We conclude that the slight prejudice which appellant may have suffered was counterbalanced by the state's need to continue to conduct an investigation into appellant's involvement in the offenses in question.

We thus hold, as did the trial court in denying the pretrial motion to dismiss, that the following language of the Lovasco holding is applicable in this case:

[T]o prosecute a defendant following investigative delay does not deprive him of due process, even if his defense might have been somewhat prejudiced by the lapse of time.

Lovasco, 431 U.S. at 796, 97 S.Ct. at 2051.

Accordingly, we affirm appellant's conviction and sentence.

AFFIRMED.

DANAHY and SCHOONOVER, JJ., concur.

NOTES

[1] It is settled that the due process constitutional guarantee, not the speedy trial constitutional guarantee, is involved in resolving the question of the propriety of a preaccusatory delay. See United States v. Marion, 404 U.S. 307, 92 S. Ct. 455, 30 L. Ed. 2d 468 (1971). The speedy trial constitutional guarantee does not come into play until the defendant is "accused" by either an arrest or a formal charging instrument. Id.

[2] In United States v. Lovasco, 431 U.S. 783, 97 S. Ct. 2044, 52 L. Ed. 2d 752, reh'g denied 434 U.S. 881, 98 S. Ct. 242, 54 L. Ed. 2d 164 (1977), the defendant was not accused of committing the offenses in question until an indictment was filed more than 18 months after the commission of the crimes. The defendant testified at a hearing that he had been prejudiced by the delay because of the death during the interim of two purported material witnesses. The prosecution showed that an investigative report about the crimes had been completed within the first month of the commission of the crimes and stipulated that little additional information concerning the crimes had been gathered during the investigation in the 17 months after the completion of the report. The Court decided against the defendant's due process claim, holding that "to prosecute a defendant following investigative delay does not deprive him of due process, even if his defense might have been somewhat prejudiced by the lapse of time." 431 U.S. at 796, 97 S.Ct. at 2051.

[3] As stated by our sister court in Howell v. State, 418 So. 2d 1164, 1167-68, n. 1 (Fla. 1st DCA 1982): "Actual prejudice always includes material impairment of the defendant's capacity to prepare a defense and in some cases may encompass personal prejudice as distinguished from prejudice to the defense."
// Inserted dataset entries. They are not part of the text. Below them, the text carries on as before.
## src/rtl/pipe_ctrl_if.sv

```systemverilog
// pipe_ctrl_if: pipeline-control request/response bundle between the pipeline and pipe_ctrl
interface pipe_ctrl_if;
  logic        stallreq_if;
  logic        stallreq_id;
  logic        div_start;
  logic        stallreq_mem;
  logic        flush_req;
  logic [31:0] exc_pc;
  logic [3:0]  hold;
  logic [3:0]  bubble;
  logic        flush;
  logic [31:0] new_pc;
  logic        div_busy;
  logic        div_done;
  logic [31:0] stall_cycles;
  modport master (
    output stallreq_if, stallreq_id, div_start, stallreq_mem, flush_req, exc_pc,
    input  hold, bubble, flush, new_pc, div_busy, div_done, stall_cycles
  );
  modport slave (
    input  stallreq_if, stallreq_id, div_start, stallreq_mem, flush_req, exc_pc,
    output hold, bubble, flush, new_pc, div_busy, div_done, stall_cycles
  );
endinterface

```

## src/rtl/pipe_ctrl.sv

```systemverilog
// pipe_ctrl: hold/bubble/flush control with multi-cycle divide stall; PIPE_STALL_CNT_EN enables the stall counter
module pipe_ctrl #(
  parameter int DIV_CYCLES = 32
) (
  input logic        clk,
  input logic        rst,
  pipe_ctrl_if.slave bus
);
  localparam logic [0:0] IDLE = 1'b0;
  localparam logic [0:0] BUSY = 1'b1;
  localparam logic [5:0] CNT_INIT = 6'(DIV_CYCLES - 1);
  logic [0:0] state;
  logic [5:0] cnt;
  logic       div_stall;
  logic       any_stall;
  logic [1:0] lvl;
  logic       quiet;
  // priority-encode the stall sources and build the hold/bubble patterns
  always_comb begin
    div_stall = !bus.flush_req && (state == IDLE ? bus.div_start : cnt != 6'd0);
    lvl = bus.stallreq_mem ? 2'd3 : div_stall ? 2'd2 : bus.stallreq_id ? 2'd1 : 2'd0;
    any_stall = bus.stallreq_mem | div_stall | bus.stallreq_id | bus.stallreq_if;
    quiet = !rst || bus.flush_req;
    bus.hold = quiet ? 4'd0 : any_stall ? 4'((5'd2 << lvl) - 5'd1) : 4'd0;
    bus.bubble = quiet ? 4'hF : any_stall ? 4'd1 << lvl : 4'd0;
    bus.flush = rst && bus.flush_req;
    bus.new_pc = (rst && bus.flush_req) ? bus.exc_pc : 32'd0;
    bus.div_busy = rst && state == BUSY;
    bus.div_done = rst && state == BUSY && cnt == 6'd0 && !bus.flush_req;
  end
  // divider occupancy FSM; flush or reset abandons an in-flight divide
  always_ff @(posedge clk) begin
    if (!rst || bus.flush_req) begin
      state <= IDLE;
      cnt <= 6'd0;
    end else if (state == IDLE) begin
      if (bus.div_start) begin
        state <= BUSY;
        cnt <= CNT_INIT;
      end
    end else if (cnt != 6'd0) begin
      cnt <= cnt - 6'd1;
    end else begin
      state <= IDLE;
    end
  end
`ifdef PIPE_STALL_CNT_EN
  logic [31:0] stall_cnt;
  // count cycles in which the PC is held
  always_ff @(posedge clk) begin
    if (!rst) stall_cnt <= 32'd0;
    else if (bus.hold[0]) stall_cnt <= stall_cnt + 32'd1;
  end
  assign bus.stall_cycles = stall_cnt;
`else
  assign bus.stall_cycles = 32'd0;
`endif
endmodule

```

## src/flat_wrapper.sv

```systemverilog
// flat-port wrapper written by rule: the top's interface ports become plain ports
module pipe_ctrl_flat 
#(
  parameter int DIV_CYCLES = 32
)
  (clk, rst, bus_stallreq_if, bus_stallreq_id, bus_div_start, bus_stallreq_mem, bus_flush_req, bus_exc_pc, bus_hold, bus_bubble, bus_flush, bus_new_pc, bus_div_busy, bus_div_done, bus_stall_cycles);
  pipe_ctrl_if bus_i ();
  input logic clk;
  input logic rst;
  input wire logic [$bits(bus_i.stallreq_if)-1:0] bus_stallreq_if;
  input wire logic [$bits(bus_i.stallreq_id)-1:0] bus_stallreq_id;
  input wire logic [$bits(bus_i.div_start)-1:0] bus_div_start;
  input wire logic [$bits(bus_i.stallreq_mem)-1:0] bus_stallreq_mem;
  input wire logic [$bits(bus_i.flush_req)-1:0] bus_flush_req;
  input wire logic [$bits(bus_i.exc_pc)-1:0] bus_exc_pc;
  output wire logic [$bits(bus_i.hold)-1:0] bus_hold;
  output wire logic [$bits(bus_i.bubble)-1:0] bus_bubble;
  output wire logic [$bits(bus_i.flush)-1:0] bus_flush;
  output wire logic [$bits(bus_i.new_pc)-1:0] bus_new_pc;
  output wire logic [$bits(bus_i.div_busy)-1:0] bus_div_busy;
  output wire logic [$bits(bus_i.div_done)-1:0] bus_div_done;
  output wire logic [$bits(bus_i.stall_cycles)-1:0] bus_stall_cycles;
  assign bus_i.stallreq_if = bus_stallreq_if;
  assign bus_i.stallreq_id = bus_stallreq_id;
  assign bus_i.div_start = bus_div_start;
  assign bus_i.stallreq_mem = bus_stallreq_mem;
  assign bus_i.flush_req = bus_flush_req;
  assign bus_i.exc_pc = bus_exc_pc;
  assign bus_hold = bus_i.hold;
  assign bus_bubble = bus_i.bubble;
  assign bus_flush = bus_i.flush;
  assign bus_new_pc = bus_i.new_pc;
  assign bus_div_busy = bus_i.div_busy;
  assign bus_div_done = bus_i.div_done;
  assign bus_stall_cycles = bus_i.stall_cycles;
  pipe_ctrl #(.DIV_CYCLES(DIV_CYCLES)) u_core (.clk(clk), .rst(rst), .bus(bus_i));
endmodule
```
[4] Examples of unjustified reasons for delay include where the prosecuting authority 1) delays accusation for strategic purposes, i.e., a "tactical" delay, see United States v. Marion, 404 U.S. 307, 324, 92 S. Ct. 455, 465, 30 L. Ed. 2d 468, 481 (1971); Lovasco, 431 U.S. at 795, n. 17, 97 S.Ct. at 2051, n. 17; 2) delays accusation in reckless disregard of circumstances, known to it, which suggest that there is a great possibility that the delay may impair the defendant's ability to mount an adequate defense, id.; or 3) delays accusation in order to harass the defendant.

[5] In State v. Parent, 408 So. 2d 612 (Fla. 2d DCA 1982), we cited to State v. Griffin, 347 So. 2d 692 (Fla. 1st DCA 1977), cert. denied, 358 So. 2d 134 (Fla. 1978), for the proposition that the due process inquiry requires a consideration of the length of the delay as well as the actual prejudice suffered by the defendant and the reasons asserted by the state for the delay. See also Newman. In Howell, however, our sister court clarified its Griffin holding by rejecting the notion that Griffin suggested that the length of the delay is a factor to be considered.

To be sure, "delay, by itself, is only evidence of possible prejudice, not actual prejudice." Arnold v. McCarthy, 566 F.2d 1377, 1383-84, n. 1 (9th Cir.1978). Further, the lapse of time is governed solely by the applicable statute of limitation. Nevertheless, for the reasons stated in the body of our opinion, we believe that the length of the delay is a factor, albeit a tangential one, which should not be divorced from the due process inquiry.